É consensual que durante a covid se acentuou o défice na prática da Matemática, com destaque para a “resolução de problemas,” o que significa que alunos, agora no 4.º ano, falharam essa prática que continua a não existir, e afirmo-o com conhecimento de causa. Regresso, pois, ao início do texto, dando um exemplo, incluído num manual de problemas, do 4.º ano: O Rui, o André, a Sara e a Jéssica resolveram comprar uma prenda para oferecer à Matilde no dia do seu aniversário.

- O Rui contribuiu com 9,40 euros,

- O André comparticipou com o dobro,

- A Sara colaborou com 6 moedas, num total de 9 euros, sendo que 4 das moedas eram de 2 euros cada.

- A Jéssica deu todas as suas 11 moedas, que eram de 2 euros, de 1 euro, de 50 cêntimos, de 10 cêntimos.

- O presente custou 43,30 euros.

. Qual o valor das outras duas moedas da Sara?

. Com quanto participou a Jéssica? Preenche o quadro, indicando a quantidade de moedas que a Jéssica tinha de cada tipo e o respetivo valor.

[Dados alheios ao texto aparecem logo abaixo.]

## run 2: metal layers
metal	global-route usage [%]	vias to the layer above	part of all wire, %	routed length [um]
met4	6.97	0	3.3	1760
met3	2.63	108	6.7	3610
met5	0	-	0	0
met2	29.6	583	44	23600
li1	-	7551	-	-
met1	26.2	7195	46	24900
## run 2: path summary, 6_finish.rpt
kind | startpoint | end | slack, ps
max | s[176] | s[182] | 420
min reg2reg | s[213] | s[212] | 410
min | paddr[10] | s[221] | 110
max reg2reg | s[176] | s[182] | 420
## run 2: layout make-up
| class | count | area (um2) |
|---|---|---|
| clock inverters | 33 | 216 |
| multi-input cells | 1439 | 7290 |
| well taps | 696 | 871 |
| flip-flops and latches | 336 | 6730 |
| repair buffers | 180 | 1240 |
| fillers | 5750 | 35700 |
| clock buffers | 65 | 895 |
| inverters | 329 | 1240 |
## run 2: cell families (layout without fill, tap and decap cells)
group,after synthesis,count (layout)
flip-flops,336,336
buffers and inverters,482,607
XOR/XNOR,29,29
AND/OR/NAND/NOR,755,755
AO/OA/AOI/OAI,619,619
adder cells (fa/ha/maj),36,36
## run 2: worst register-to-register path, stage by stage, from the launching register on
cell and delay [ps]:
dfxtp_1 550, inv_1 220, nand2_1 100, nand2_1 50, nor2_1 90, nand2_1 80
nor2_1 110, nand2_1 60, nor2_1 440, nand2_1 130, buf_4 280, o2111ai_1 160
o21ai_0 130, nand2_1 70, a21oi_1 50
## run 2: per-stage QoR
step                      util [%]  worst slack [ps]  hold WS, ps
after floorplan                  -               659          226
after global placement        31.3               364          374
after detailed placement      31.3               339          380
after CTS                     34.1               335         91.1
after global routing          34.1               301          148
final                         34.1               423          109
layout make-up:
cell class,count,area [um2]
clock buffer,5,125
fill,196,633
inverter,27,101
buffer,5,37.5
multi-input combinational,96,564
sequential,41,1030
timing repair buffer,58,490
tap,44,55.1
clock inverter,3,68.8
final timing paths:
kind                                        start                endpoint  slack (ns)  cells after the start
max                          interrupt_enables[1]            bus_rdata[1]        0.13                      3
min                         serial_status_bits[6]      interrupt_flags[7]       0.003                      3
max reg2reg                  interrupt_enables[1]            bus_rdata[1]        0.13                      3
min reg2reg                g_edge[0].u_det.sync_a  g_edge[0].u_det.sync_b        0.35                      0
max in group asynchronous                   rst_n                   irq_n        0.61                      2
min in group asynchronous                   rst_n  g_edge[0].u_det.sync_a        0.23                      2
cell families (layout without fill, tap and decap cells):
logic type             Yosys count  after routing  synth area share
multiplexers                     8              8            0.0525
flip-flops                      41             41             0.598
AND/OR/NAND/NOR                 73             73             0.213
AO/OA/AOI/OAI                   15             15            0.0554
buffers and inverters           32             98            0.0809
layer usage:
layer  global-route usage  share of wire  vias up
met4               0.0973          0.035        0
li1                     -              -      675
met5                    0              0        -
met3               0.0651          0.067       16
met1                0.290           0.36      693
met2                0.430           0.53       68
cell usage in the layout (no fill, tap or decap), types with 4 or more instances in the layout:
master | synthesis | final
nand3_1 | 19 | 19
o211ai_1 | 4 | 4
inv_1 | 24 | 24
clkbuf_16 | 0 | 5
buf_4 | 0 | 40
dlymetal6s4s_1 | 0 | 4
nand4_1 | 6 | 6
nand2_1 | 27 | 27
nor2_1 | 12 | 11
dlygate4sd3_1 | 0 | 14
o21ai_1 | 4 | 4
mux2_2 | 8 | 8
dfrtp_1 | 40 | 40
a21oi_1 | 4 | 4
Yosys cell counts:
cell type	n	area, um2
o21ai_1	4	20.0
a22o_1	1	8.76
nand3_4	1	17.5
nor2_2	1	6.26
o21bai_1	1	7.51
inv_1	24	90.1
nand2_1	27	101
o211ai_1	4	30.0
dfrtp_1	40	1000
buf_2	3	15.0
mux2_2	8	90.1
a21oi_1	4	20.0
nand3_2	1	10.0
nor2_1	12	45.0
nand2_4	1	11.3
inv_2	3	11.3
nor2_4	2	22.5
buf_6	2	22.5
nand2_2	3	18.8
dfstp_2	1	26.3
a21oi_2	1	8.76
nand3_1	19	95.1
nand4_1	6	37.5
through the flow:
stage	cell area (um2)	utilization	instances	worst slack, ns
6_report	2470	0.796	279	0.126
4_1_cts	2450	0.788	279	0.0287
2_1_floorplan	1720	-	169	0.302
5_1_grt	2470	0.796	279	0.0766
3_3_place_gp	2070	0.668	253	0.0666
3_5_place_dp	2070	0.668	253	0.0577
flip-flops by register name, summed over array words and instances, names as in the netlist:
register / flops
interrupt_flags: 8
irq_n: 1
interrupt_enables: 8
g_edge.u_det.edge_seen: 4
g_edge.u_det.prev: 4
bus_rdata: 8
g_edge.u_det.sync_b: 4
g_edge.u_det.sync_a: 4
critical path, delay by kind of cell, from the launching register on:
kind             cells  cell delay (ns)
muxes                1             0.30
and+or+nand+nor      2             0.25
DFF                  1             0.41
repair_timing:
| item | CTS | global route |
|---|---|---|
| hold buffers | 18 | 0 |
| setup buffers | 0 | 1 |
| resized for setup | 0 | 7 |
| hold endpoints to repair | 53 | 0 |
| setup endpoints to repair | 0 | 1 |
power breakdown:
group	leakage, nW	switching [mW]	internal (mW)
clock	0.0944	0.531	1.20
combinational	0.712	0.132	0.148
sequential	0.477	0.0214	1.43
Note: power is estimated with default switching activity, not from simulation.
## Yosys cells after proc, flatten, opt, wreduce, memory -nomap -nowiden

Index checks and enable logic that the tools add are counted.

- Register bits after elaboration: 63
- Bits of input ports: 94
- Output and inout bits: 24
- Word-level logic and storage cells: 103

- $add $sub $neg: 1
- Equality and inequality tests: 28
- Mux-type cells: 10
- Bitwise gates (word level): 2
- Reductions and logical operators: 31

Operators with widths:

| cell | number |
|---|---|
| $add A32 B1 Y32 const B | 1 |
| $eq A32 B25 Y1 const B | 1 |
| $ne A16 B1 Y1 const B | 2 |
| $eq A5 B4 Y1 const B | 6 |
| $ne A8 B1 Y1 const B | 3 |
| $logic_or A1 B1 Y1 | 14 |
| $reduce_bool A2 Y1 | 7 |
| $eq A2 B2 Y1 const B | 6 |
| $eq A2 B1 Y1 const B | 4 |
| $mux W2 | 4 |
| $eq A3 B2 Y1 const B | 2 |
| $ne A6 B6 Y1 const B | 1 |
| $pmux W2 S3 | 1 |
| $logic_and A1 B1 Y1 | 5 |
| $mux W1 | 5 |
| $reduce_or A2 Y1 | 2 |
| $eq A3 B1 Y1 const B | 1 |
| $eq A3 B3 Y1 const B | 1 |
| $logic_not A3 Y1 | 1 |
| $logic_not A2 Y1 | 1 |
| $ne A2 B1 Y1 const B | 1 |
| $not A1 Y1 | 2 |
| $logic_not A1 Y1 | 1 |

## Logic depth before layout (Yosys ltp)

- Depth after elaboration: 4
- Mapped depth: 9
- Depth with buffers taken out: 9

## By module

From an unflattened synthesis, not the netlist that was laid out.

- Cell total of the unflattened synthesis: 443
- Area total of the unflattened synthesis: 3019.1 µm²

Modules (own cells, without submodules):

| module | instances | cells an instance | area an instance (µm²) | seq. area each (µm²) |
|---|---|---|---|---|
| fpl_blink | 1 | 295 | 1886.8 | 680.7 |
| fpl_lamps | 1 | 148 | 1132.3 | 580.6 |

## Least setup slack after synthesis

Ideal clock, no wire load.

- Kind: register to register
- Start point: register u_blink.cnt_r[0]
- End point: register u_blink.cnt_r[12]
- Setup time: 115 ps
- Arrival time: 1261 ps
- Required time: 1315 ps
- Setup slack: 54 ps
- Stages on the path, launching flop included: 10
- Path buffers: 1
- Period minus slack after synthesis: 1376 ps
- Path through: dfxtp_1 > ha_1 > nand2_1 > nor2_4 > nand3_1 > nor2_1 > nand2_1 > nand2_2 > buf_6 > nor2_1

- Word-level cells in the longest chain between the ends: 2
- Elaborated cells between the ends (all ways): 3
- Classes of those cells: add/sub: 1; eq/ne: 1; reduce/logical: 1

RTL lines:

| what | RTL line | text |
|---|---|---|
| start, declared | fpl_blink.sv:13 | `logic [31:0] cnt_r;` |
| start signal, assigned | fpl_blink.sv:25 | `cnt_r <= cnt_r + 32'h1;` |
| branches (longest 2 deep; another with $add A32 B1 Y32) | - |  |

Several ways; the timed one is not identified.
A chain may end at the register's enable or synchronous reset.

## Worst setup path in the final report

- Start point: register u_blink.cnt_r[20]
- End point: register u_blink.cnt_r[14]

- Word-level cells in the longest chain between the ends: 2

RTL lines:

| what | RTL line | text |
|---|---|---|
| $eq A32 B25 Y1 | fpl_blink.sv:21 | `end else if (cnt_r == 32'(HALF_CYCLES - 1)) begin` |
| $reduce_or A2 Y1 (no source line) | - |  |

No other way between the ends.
$ cat src/logic/orsm_regfile.sv
// 128 x 8 register file, registered peek read and direct operand read
`timescale 1ns/10ps
`include "orsm_params.svh"
module orsm_regfile (
	// clock and reset
	input wire logic ref_clk_i,
	input wire logic rst_n_i,
	// read and write ports
	input wire logic [`ORSM_ADDR_W-1:0] rd_addr_i,
	input wire logic [`ORSM_ADDR_W-1:0] op_addr_i,
	input wire orsm_pkg::orsm_wr_t wr_i,
	output logic [`ORSM_DATA_W-1:0] rd_data_o,
	output logic [`ORSM_DATA_W-1:0] op_data_o
);
	typedef struct packed {
		logic [`ORSM_REG_CNT-1:0][`ORSM_DATA_W-1:0] mem;
		logic [`ORSM_DATA_W-1:0] rd;
	} orsm_rf_state_t;

	orsm_rf_state_t s_q;
	orsm_rf_state_t s_d;

	// registered read then write (read sees old data on collision)
	always_comb begin
		s_d = s_q;
		s_d.rd = s_q.mem[rd_addr_i];
		if (wr_i.en) begin
			s_d.mem[wr_i.addr] = wr_i.data;
		end
	end

	// state register
	always_ff @(posedge ref_clk_i or negedge rst_n_i) begin
		if (!rst_n_i) begin
			s_q <= '0;
		end else begin
			s_q <= s_d;
		end
	end

	assign rd_data_o = s_q.rd;
	// operand mux straight off the storage flops, same cycle
	assign op_data_o = s_q.mem[op_addr_i];
endmodule

$ cat config.mk
export PLATFORM = sky130hd
export DESIGN_NAME = orsm_datapath
export DESIGN_NICKNAME = d
export VERILOG_FILES = /design/src/logic/orsm_pkg.sv /design/src/logic/orsm_datapath.sv /design/src/logic/orsm_regfile.sv
export VERILOG_INCLUDE_DIRS = /design/src /design/src/logic
export SDC_FILE = /design/constraint.sdc
export NUM_CORES = 2
export LEC_CHECK = 0
export ABC_AREA = 0
export BUFFER_PORTS_ARGS = -buffer_cell sky130_fd_sc_hd__buf_4
export CORE_ASPECT_RATIO = 0.6
export CORE_MARGIN = 2
export CORE_UTILIZATION = 58
export DETAILED_ROUTE_END_ITERATION = 8
export PLACE_DENSITY = 0.77
export SYNTH_ARGS = -nofsm -noshare
export SYNTH_HDL_FRONTEND = slang
export SYNTH_SLANG_ARGS = --single-unit
$ cat constraint.sdc
create_clock -name ref_clk_i -period 2.9 [get_ports ref_clk_i]
set_input_delay 0.435 -clock ref_clk_i [delete_from_list [all_inputs] [get_ports ref_clk_i]]
set_output_delay 0.435 -clock ref_clk_i [all_outputs]
set_load 0.01 [all_outputs]
--- src/logic/window_decode.sv ---
// one inbound window: hit compare and address translation
`timescale 1ns/1ps
module window_decode #(
	parameter int LOW_BIT = 12,
	parameter bit SMALL_FIX = 1'b0
)(
	input wire logic [31:0] limit,
	input wire logic [31:0] base,
	input wire logic [31:0] tv_low,
	input wire logic [31:0] tv_high,
	input wire logic [31:0] addr,
	output logic hit,
	output logic [35:0] xlat
);
	wire logic [31:0] low_clear = {{(32 - LOW_BIT){1'b1}}, {LOW_BIT{1'b0}}};
	wire logic [31:0] hit_mask = limit & low_clear;
	// a window under 1 Kbyte has limit bit 9 or 8 set, so those bits sit inside the mask
	wire logic small_win = SMALL_FIX && (|limit[inbound_window_pkg::FIX_HI_BIT:inbound_window_pkg::FIX_LO_BIT]);
	wire logic [31:0] fix_clear = {22'h3fffff, ~{small_win, small_win}, 8'hff};
	// below 1 Kbyte the translate value's bits 9:8 are not used even if written
	wire logic [31:0] xlat_mask = hit_mask & fix_clear; // RULE11
	wire logic claim_off = limit[inbound_window_pkg::CLAIM_DIS_BIT];
	assign hit = (|hit_mask) && !claim_off && (((addr ^ base) & hit_mask) == 32'h00000000); // RULE14 RULE3
	assign xlat = {tv_high[inbound_window_pkg::UPPER_W-1:0], (tv_low & xlat_mask) | (addr & ~xlat_mask)}; // RULE5 RULE6 RULE7
endmodule

--- src/logic/inbound_window_translation.sv ---
// inbound address windows: registers, base gating, decode and translated request output
//
// Overview of operation
// RULE1 - windows 0 and 1: limit bits 31..12 decide which base bits are writable.
// RULE2 - an all-zero limit makes that window's base ignore every write.
// RULE3 - limit bit 0 set stops the window from claiming any cycle.
// RULE4 - window 2 gates base bits 31..8, giving 256 byte granularity.
// RULE5 - limit masks translation; low bits come from the incoming address.
// RULE6 - windows 0 and 1 translate value supplies internal bits 35..12.
// RULE7 - window 2 translate value supplies internal bits 35..8.
// RULE8 - a link request hitting a window goes out with its translated address.
// RULE9 - software aligns each translate value to its window size.
// RULE10 - software sets window 2 limit to ffffff00 for I/O space.
// RULE11 - window 2 below 1 Kbyte takes address bits 9..8 from the request.
// RULE12 - maximum latency register at 03f reads zero and ignores writes.
// RULE13 - an interrupt pin register names the legacy pin in use.
// RULE14 - hit when masked address equals masked base; translate masked value plus low bits.
`timescale 1ns/1ps
module inbound_window_translation #(
	parameter logic [7:0] PIN_VALUE = inbound_window_pkg::PIN_DEFAULT
)(
	input wire logic clk,
	input wire logic rst,
	input wire logic cfg_wr,
	input wire logic cfg_rd,
	input wire logic cfg_from_link,
	input wire logic [7:0] cfg_addr,
	input wire logic [3:0] cfg_be,
	input wire logic [31:0] cfg_wdata,
	output logic [31:0] cfg_rdata,
	output logic cfg_rvalid,
	input wire logic req_valid,
	input wire logic [31:0] req_addr,
	output logic out_valid,
	output logic [35:0] out_addr,
	output logic [1:0] out_window,
	output logic out_miss
);
	localparam int NW = inbound_window_pkg::NUM_WIN;

	logic [31:0] limit_ff [NW];
	logic [31:0] tv_low_ff [NW];
	logic [31:0] tv_high_ff [NW];
	logic [31:0] base_ff [NW];
	logic [31:0] cfg_rdata_ff;
	logic cfg_rvalid_ff;
	logic out_valid_ff;
	logic [35:0] out_addr_ff;
	logic [1:0] out_window_ff;
	logic out_miss_ff;

	wire logic [7:0] word_addr = cfg_addr & inbound_window_pkg::WORD_MASK;
	wire logic [31:0] be_mask = {{8{cfg_be[3]}}, {8{cfg_be[2]}}, {8{cfg_be[1]}}, {8{cfg_be[0]}}};

	logic [NW-1:0] sel_limit;
	logic [NW-1:0] sel_tv_low;
	logic [NW-1:0] sel_tv_high;
	logic [NW-1:0] sel_base;
	logic [NW-1:0] win_hit;
	logic [35:0] win_xlat [NW];
	logic [31:0] base_view [NW];
	logic [31:0] rd_win [NW];

	////////////////////////////////////////////////////////////////////////////////
	// per-window registers and decoders
	genvar w;
	generate
		for (w = 0; w < NW; w++)
		begin : g_win
			localparam int LB = (w == 2) ? inbound_window_pkg::LOW_BIT_WIN2 : inbound_window_pkg::LOW_BIT_WIN01;
			localparam logic [7:0] OFF_L = 8'(inbound_window_pkg::OFF_LIMIT0 + w * inbound_window_pkg::OFF_WIN_STRIDE);
			localparam logic [7:0] OFF_B = 8'(inbound_window_pkg::OFF_BASE0 + w * inbound_window_pkg::OFF_BASE_STRIDE);
			wire logic [31:0] low_clear = {{(32 - LB){1'b1}}, {LB{1'b0}}};
			wire logic [31:0] gate = limit_ff[w] & low_clear;
			wire logic [31:0] nxt_limit = (limit_ff[w] & ~be_mask) | (cfg_wdata & be_mask);
			wire logic [31:0] nxt_tv_low = (tv_low_ff[w] & ~be_mask) | (cfg_wdata & be_mask);
			wire logic [31:0] nxt_tv_high = (tv_high_ff[w] & ~be_mask) | (cfg_wdata & be_mask);
			// only gated bits take write data; an all-zero gate leaves the base untouched
			wire logic [31:0] wr_bits = gate & be_mask; // RULE1 RULE4
			wire logic base_we = cfg_wr && sel_base[w] && cfg_from_link && (|gate); // RULE2
			wire logic [31:0] nxt_base = (base_ff[w] & ~wr_bits) | (cfg_wdata & wr_bits); // RULE1 RULE4
			assign sel_limit[w] = (word_addr == OFF_L);
			assign sel_tv_low[w] = (word_addr == 8'(OFF_L + inbound_window_pkg::OFF_TV_LOW));
			assign sel_tv_high[w] = (word_addr == 8'(OFF_L + inbound_window_pkg::OFF_TV_HIGH));
			assign sel_base[w] = (word_addr == OFF_B);
			// a limit bit cleared later hides the stored base bit, so it reads zero while that limit bit stays clear
			assign base_view[w] = base_ff[w] & gate; // RULE1 RULE4
			assign rd_win[w] = ({32{sel_limit[w]}} & limit_ff[w]) | ({32{sel_tv_low[w]}} & tv_low_ff[w])
				| ({32{sel_tv_high[w]}} & tv_high_ff[w]) | ({32{sel_base[w]}} & base_view[w]);

			always_ff @(posedge clk or posedge rst)
			begin
				if (rst)
				begin
					limit_ff[w] <= inbound_window_pkg::LIMIT_RESET;
					tv_low_ff[w] <= inbound_window_pkg::TV_RESET;
					tv_high_ff[w] <= inbound_window_pkg::TV_RESET;
					base_ff[w] <= inbound_window_pkg::BASE_RESET;
				end
				else
				begin
					if (cfg_wr && sel_limit[w])
						limit_ff[w] <= nxt_limit;
					if (cfg_wr && sel_tv_low[w])
						tv_low_ff[w] <= nxt_tv_low;
					if (cfg_wr && sel_tv_high[w])
						tv_high_ff[w] <= nxt_tv_high;
					if (base_we)
						base_ff[w] <= nxt_base;
				end
			end

			window_decode #(
				.LOW_BIT(LB),
				.SMALL_FIX(w == 2)
			) u_dec (
				.limit(limit_ff[w]),
				.base(base_view[w]),
				.tv_low(tv_low_ff[w]),
				.tv_high(tv_high_ff[w]),
				.addr(req_addr),
				.hit(win_hit[w]),
				.xlat(win_xlat[w])
			);
		end
	endgenerate

	////////////////////////////////////////////////////////////////////////////////
	// read mux; the misc word carries the fixed pin, grant and latency bytes
	wire logic sel_misc = (word_addr == inbound_window_pkg::OFF_MISC_WORD);
	wire logic [31:0] misc_word = {inbound_window_pkg::MAX_LATENCY_VALUE, inbound_window_pkg::MIN_GRANT_VALUE,
		PIN_VALUE, 8'h00}; // RULE12 RULE13
	wire logic [31:0] rd_all = rd_win[0] | rd_win[1] | rd_win[2] | ({32{sel_misc}} & misc_word);

	always_ff @(posedge clk or posedge rst)
	begin
		if (rst)
		begin
			cfg_rdata_ff <= 32'h00000000;
			cfg_rvalid_ff <= 1'b0;
		end
		else
		begin
			cfg_rvalid_ff <= cfg_rd;
			if (cfg_rd)
				cfg_rdata_ff <= rd_all;
		end
	end

	////////////////////////////////////////////////////////////////////////////////
	// request translation; lowest-numbered hitting window wins overlaps
	wire logic any_hit = |win_hit;
	wire logic [1:0] nxt_window = win_hit[0] ? 2'h0 : (win_hit[1] ? 2'h1 : 2'h2);
	wire logic [35:0] nxt_out_addr = win_hit[0] ? win_xlat[0] : (win_hit[1] ? win_xlat[1] : win_xlat[2]);

	always_ff @(posedge clk or posedge rst)
	begin
		if (rst)
		begin
			out_valid_ff <= 1'b0;
			out_addr_ff <= 36'h000000000;
			out_window_ff <= 2'h0;
			out_miss_ff <= 1'b0;
		end
		else
		begin
			out_valid_ff <= req_valid && any_hit; // RULE8
			out_miss_ff <= req_valid && !any_hit;
			if (req_valid && any_hit)
			begin
				out_addr_ff <= nxt_out_addr; // RULE8
				out_window_ff <= nxt_window;
			end
		end
	end

	assign cfg_rdata = cfg_rdata_ff;
	assign cfg_rvalid = cfg_rvalid_ff;
	assign out_valid = out_valid_ff;
	assign out_addr = out_addr_ff;
	assign out_window = out_window_ff;
	assign out_miss = out_miss_ff;

	////////////////////////////////////////////////////////////////////////////////
	// checks
	chk_base_locked: assert property (@(posedge clk) disable iff (rst)
		(cfg_wr && sel_base[0] && (limit_ff[0][31:12] == 20'h00000)) |=> $stable(base_ff[0])) // RULE2
		else $error("base 0 changed while its limit was zero");
	chk_base_gate_low: assert property (@(posedge clk) disable iff (rst)
		(base_ff[0][11:0] == 12'h000) && (base_ff[1][11:0] == 12'h000)) // RULE1
		else $error("window 0 or 1 base shows bits below 12");
	chk_win2_gate: assert property (@(posedge clk) disable iff (rst)
		(cfg_wr && sel_base[2] && cfg_from_link && cfg_be[1] && limit_ff[2][8] && cfg_wdata[8])
		|=> base_view[2][8]) // RULE4
		else $error("window 2 base bit 8 not writable");
	chk_claim_off: assert property (@(posedge clk) disable iff (rst)
		(out_valid && out_window == 2'h0) |-> !$past(limit_ff[0][0])) // RULE3
		else $error("window 0 claimed while claim disabled");
	chk_low_passthru: assert property (@(posedge clk) disable iff (rst)
		(req_valid && win_hit[0]) |=> (out_addr[11:0] == $past(req_addr[11:0]))) // RULE5
		else $error("window 0 low bits not from request");
	chk_upper_bits: assert property (@(posedge clk) disable iff (rst)
		(req_valid && win_hit[1] && !win_hit[0]) |=> (out_addr[35:32] == $past(tv_high_ff[1][3:0]))) // RULE6
		else $error("window 1 upper bits not from translate value");
	chk_win2_upper: assert property (@(posedge clk) disable iff (rst)
		(req_valid && win_hit[2] && !win_hit[1] && !win_hit[0]) |=> (out_addr[35:32] == $past(tv_high_ff[2][3:0]))) // RULE7
		else $error("window 2 upper bits not from translate value");
	chk_small_win2: assert property (@(posedge clk) disable iff (rst)
		(req_valid && win_hit[2] && !win_hit[1] && !win_hit[0] && (|limit_ff[2][9:8]))
		|=> (out_addr[9:8] == $past(req_addr[9:8]))) // RULE11
		else $error("small window 2 translated bits 9:8");
	chk_req_output: assert property (@(posedge clk) disable iff (rst)
		req_valid |=> (out_valid != out_miss)) // RULE8
		else $error("request gave no single outcome");
	chk_maxlat_zero: assert property (@(posedge clk) disable iff (rst)
		(cfg_rd && word_addr == inbound_window_pkg::OFF_MISC_WORD) |=> (cfg_rvalid && cfg_rdata[31:24] == 8'h00)) // RULE12
		else $error("maximum latency byte not zero");
	chk_pin_value: assert property (@(posedge clk) disable iff (rst)
		(cfg_rd && word_addr == inbound_window_pkg::OFF_MISC_WORD) |=> (cfg_rdata[15:8] == PIN_VALUE)) // RULE13
		else $error("interrupt pin byte wrong");
endmodule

A resolução de problemas exige um trabalho aturado, indo do mais simples para o mais complexo, como acontece em qualquer aprendizagem. Impor o complicado a quem não domina o mais simples é, para além de antipedagógico, uma crueldade. Realço que um aluno do 5.º ano se baralhou com o problema, acontecendo o mesmo com um do 8.º. A esta situação acresce o facto de muitos alunos fazerem ainda uma leitura soletrada, no 4.º ano, e não só, pelo que verifiquei, o que, naturalmente, dificultará a compreensão do que lêem.

Surpreende-me que a Confederação Nacional das Associações de Pais (Confap) manifeste preocupação com as greves dos professores e a sua repercussão na aprendizagem, mas não levante a voz sobre o que está a ser feito para a recuperação da matéria não leccionada em tempo covid e cujas nefastas consequências são reconhecidas. Que não se preocupe com a aprendizagem de milhares de alunos que terminaram o 2.º período, sem professor atribuído a uma disciplina. Por último, defendendo a Confap “o direito à felicidade na escola” e não valorizando os exames, adepta do culto da facilidade, surpreende-me ainda que nunca tenha analisado criticamente o facto de as provas de exame serem muito extensas, prejudicando o acto de pensar e a sua redacção, o que é tanto mais grave quanto se evidencia o mesmo mal em provas do 1.º ciclo

Não são os exames que devem acabar, mas sim esta doentia obsessão pela quantidade (provas de 6 e 7 páginas), bem como o desprezo pelo acto de pensar que requer forçosamente tempo: para ler, interpretar ou escrever. Na verdade, exige-se mais seriedade e empenho, e dirijo-me igualmente aos encarregados de educação, alguns dos quais se regozijam, irresponsavelmente, com a ausência de TPC, ousando outros admoestar os professores que o fazem. Não perceberão que é o futuro dos seus filhos que está em jogo?